果然上當,他應道:「好!我答應你,以三個條件換小樓,到時候,你要我傅青雲做任何事,哪怕上刀山,下火海,我決不皺一下眉頭,即使我死了,我也會交待我的孩兒一定做到!」
真正狂熱的江湖大俠,你的孩子,不就是素月的孩子,我是孩子的阿姨,你捨得我還捨不得呢!
反正總算把小樓脫手了就好,這樣也捆住了傅青雲,免得他帶著素月浪跡江湖,素月就能安安穩穩地在潞州過日子了。
「對了,如果以後學堂的孩子出師了,有想做事的,你就舉薦他到京中來,到暖閣找一個叫尹六的人就行。」
「小姐難道這就要離開了麼?還是以後都不會來潞州了?」傅青雲問道。
「沒有,你也知道我是凌家的小姐,身不由己,先安排好了,免得臨時來不及。

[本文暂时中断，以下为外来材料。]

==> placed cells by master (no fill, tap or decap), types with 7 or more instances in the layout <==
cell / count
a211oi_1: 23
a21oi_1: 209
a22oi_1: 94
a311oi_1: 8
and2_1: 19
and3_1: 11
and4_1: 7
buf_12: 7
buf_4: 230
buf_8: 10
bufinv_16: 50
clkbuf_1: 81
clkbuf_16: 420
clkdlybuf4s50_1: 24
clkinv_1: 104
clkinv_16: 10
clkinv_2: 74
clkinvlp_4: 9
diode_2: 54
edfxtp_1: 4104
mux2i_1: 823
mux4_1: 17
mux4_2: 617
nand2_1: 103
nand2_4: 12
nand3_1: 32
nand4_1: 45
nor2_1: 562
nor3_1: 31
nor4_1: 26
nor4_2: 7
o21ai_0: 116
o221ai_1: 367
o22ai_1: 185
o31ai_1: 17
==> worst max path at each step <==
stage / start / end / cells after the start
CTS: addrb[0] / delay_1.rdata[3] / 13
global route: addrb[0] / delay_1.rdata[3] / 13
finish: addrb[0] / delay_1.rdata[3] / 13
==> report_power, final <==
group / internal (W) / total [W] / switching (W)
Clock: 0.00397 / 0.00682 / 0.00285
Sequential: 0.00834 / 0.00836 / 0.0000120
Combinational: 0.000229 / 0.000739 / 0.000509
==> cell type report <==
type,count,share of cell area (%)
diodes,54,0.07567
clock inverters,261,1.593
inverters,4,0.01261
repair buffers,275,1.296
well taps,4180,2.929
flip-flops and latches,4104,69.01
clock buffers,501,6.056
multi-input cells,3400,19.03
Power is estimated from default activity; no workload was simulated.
==> design/flow/design.v <==
module processor( input         clk, reset,
                  output [31:0] PC,
                  input  [31:0] instruction,
                  output        WE,
                  output [31:0] address_to_mem,
                  output [31:0] data_to_mem,
                  input  [31:0] data_from_mem
                );
	wire reg_write, alu_src_a, alu_src_b, mem_to_reg, branch_beq, branch_jal, branch_jalr, zero;
	wire [2:0] alu_control, imm_control;
	wire [31:0]	rs1, rs2, imm_out, mux0_out, mux1_out, mux2_out, mux3_out, alu0_out, alu1_out, alu2_out, mux_2_0_out, mux_2_1_out;
	wire xxx; 
	wire [1:0] mux_2_1_control;
	reg [31:0] my_PC;
			controller ctr(	instruction[6:0], 
						instruction[14:12],
						instruction[31:25],
						reg_write,
						alu_control,
						WE,
						imm_control,
						alu_src_a,
						alu_src_b,
						mem_to_reg,
						branch_beq,
						branch_jal,
						branch_jalr,
						mux_2_1_control);
		gpr_set gpr(	instruction[19:15],
						instruction[24:20],
						instruction[11:7],
						reg_write,
						mux1_out,
						clk,
						rs1, 
						rs2,
						reset);
		imm_decoder imm(instruction[31:7],
						imm_control,
						imm_out);
		mux mux0(mux_2_1_out, alu2_out, branch_jal | branch_jalr, mux0_out);
		mux mux1(mux0_out, data_from_mem, mem_to_reg, mux1_out);
		mux mux2(rs1, my_PC, alu_src_a, mux2_out);
		mux mux3(rs2, imm_out, alu_src_b, mux3_out);
		alu alu0(	mux2_out,
					mux3_out,
					alu_control,
					alu0_out,
					zero);
		alu alu1(	imm_out,
					my_PC,
					3'b000,
					alu1_out,
					xxx);
		alu alu2(	{{29{1'b0}},3'b100},
					my_PC,
					3'b000,
					alu2_out,
					xxx);
		mux2 mux_2_0(	alu2_out,
						alu0_out,
						alu1_out,
						my_PC,
						{(zero & branch_beq) | branch_jal, branch_jalr},
						mux_2_0_out);
		mux2 mux_2_1(	alu0_out,
						imm_out,
						alu1_out,
						{32{1'b0}},
						mux_2_1_control,
						mux_2_1_out);				
	always @(posedge clk)
	begin
		if (reset)
		begin
			my_PC <= 0;
		end
		else
		begin
			my_PC <= mux_2_0_out;
		end
	end
	assign PC = my_PC;
	assign address_to_mem = mux_2_1_out;
	assign data_to_mem = rs2;
endmodule
module ze0(a,b,w);
input[31:0]a,b;
wire[31:0]q;
output w;
wire ww;
assign q[31:0]=a[31:0]^b[31:0];
assign ww = q[0] | q[1] | q[2] | q[3] | q[4] | q[5] | q[6] | q[7] | q[8] | q[9] | q[10] | q[11] | q[12] | q[13] | q[14] | q[15] | q[16] | q[17] | q[18] | q[19] | q[20] | q[21] | q[22] | q[23] | q[24] | q[25] | q[26] | q[27] | q[28] | q[29] | q[30] |q[31];
assign w=~ww;
endmodule
module mux(in1,in2,sel,out);
input logic in1,in2,sel;
output logic out;
wire a,b,c;
assign a=in2&sel;
assign b=~sel;
assign c=in1&b;
assign out=(a|c);
endmodule
module fmult(a,b,clk,rst,p1,zd1);
input[31:0]a,b;
input clk,rst;
output[31:0]p1;
wire[31:0]p;
wire pw;
output zd1;
wire zm1;
wire za1,za2,za3,za4;
ppvlsi a1(a,b,clk,rst,p);
ze0 zsa2(a,32'b00000000000000000000000000000000,za1);
ze0 zsa3(b,32'b00000000000000000000000000000000,za2);
ze0 zsa1(p1,32'b00000000000000000000000000000000,zm1);
nmux31 mn(p,32'b00000000000000000000000000000000,rst,p1);
assign za3=za1|za2;
mux wwu (zm1,1'b1,{{za3^zm1}},zd1);
endmodule
module faaa(a,b,cin,s,cout);
input a,b,cin;
output s,cout;
wire r,i,t;
assign r=a^b;
assign s=cin^r;
assign i=a&b;
assign t=cin&r;
assign cout=i|t;
endmodule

你別擔心,無論以後我在哪裡,都不會和素月姐姐斷了聯絡!」
我們這兒正談著,有人輕釦門扉:「夏公子,有人找你。」
我對傅青雲遞了個眼色,他騰身一躍,跳窗而去。我不禁失笑,要是小樓的人知道他們的大管事在自家樓內見個人還得走窗戶,不笑掉大牙才怪。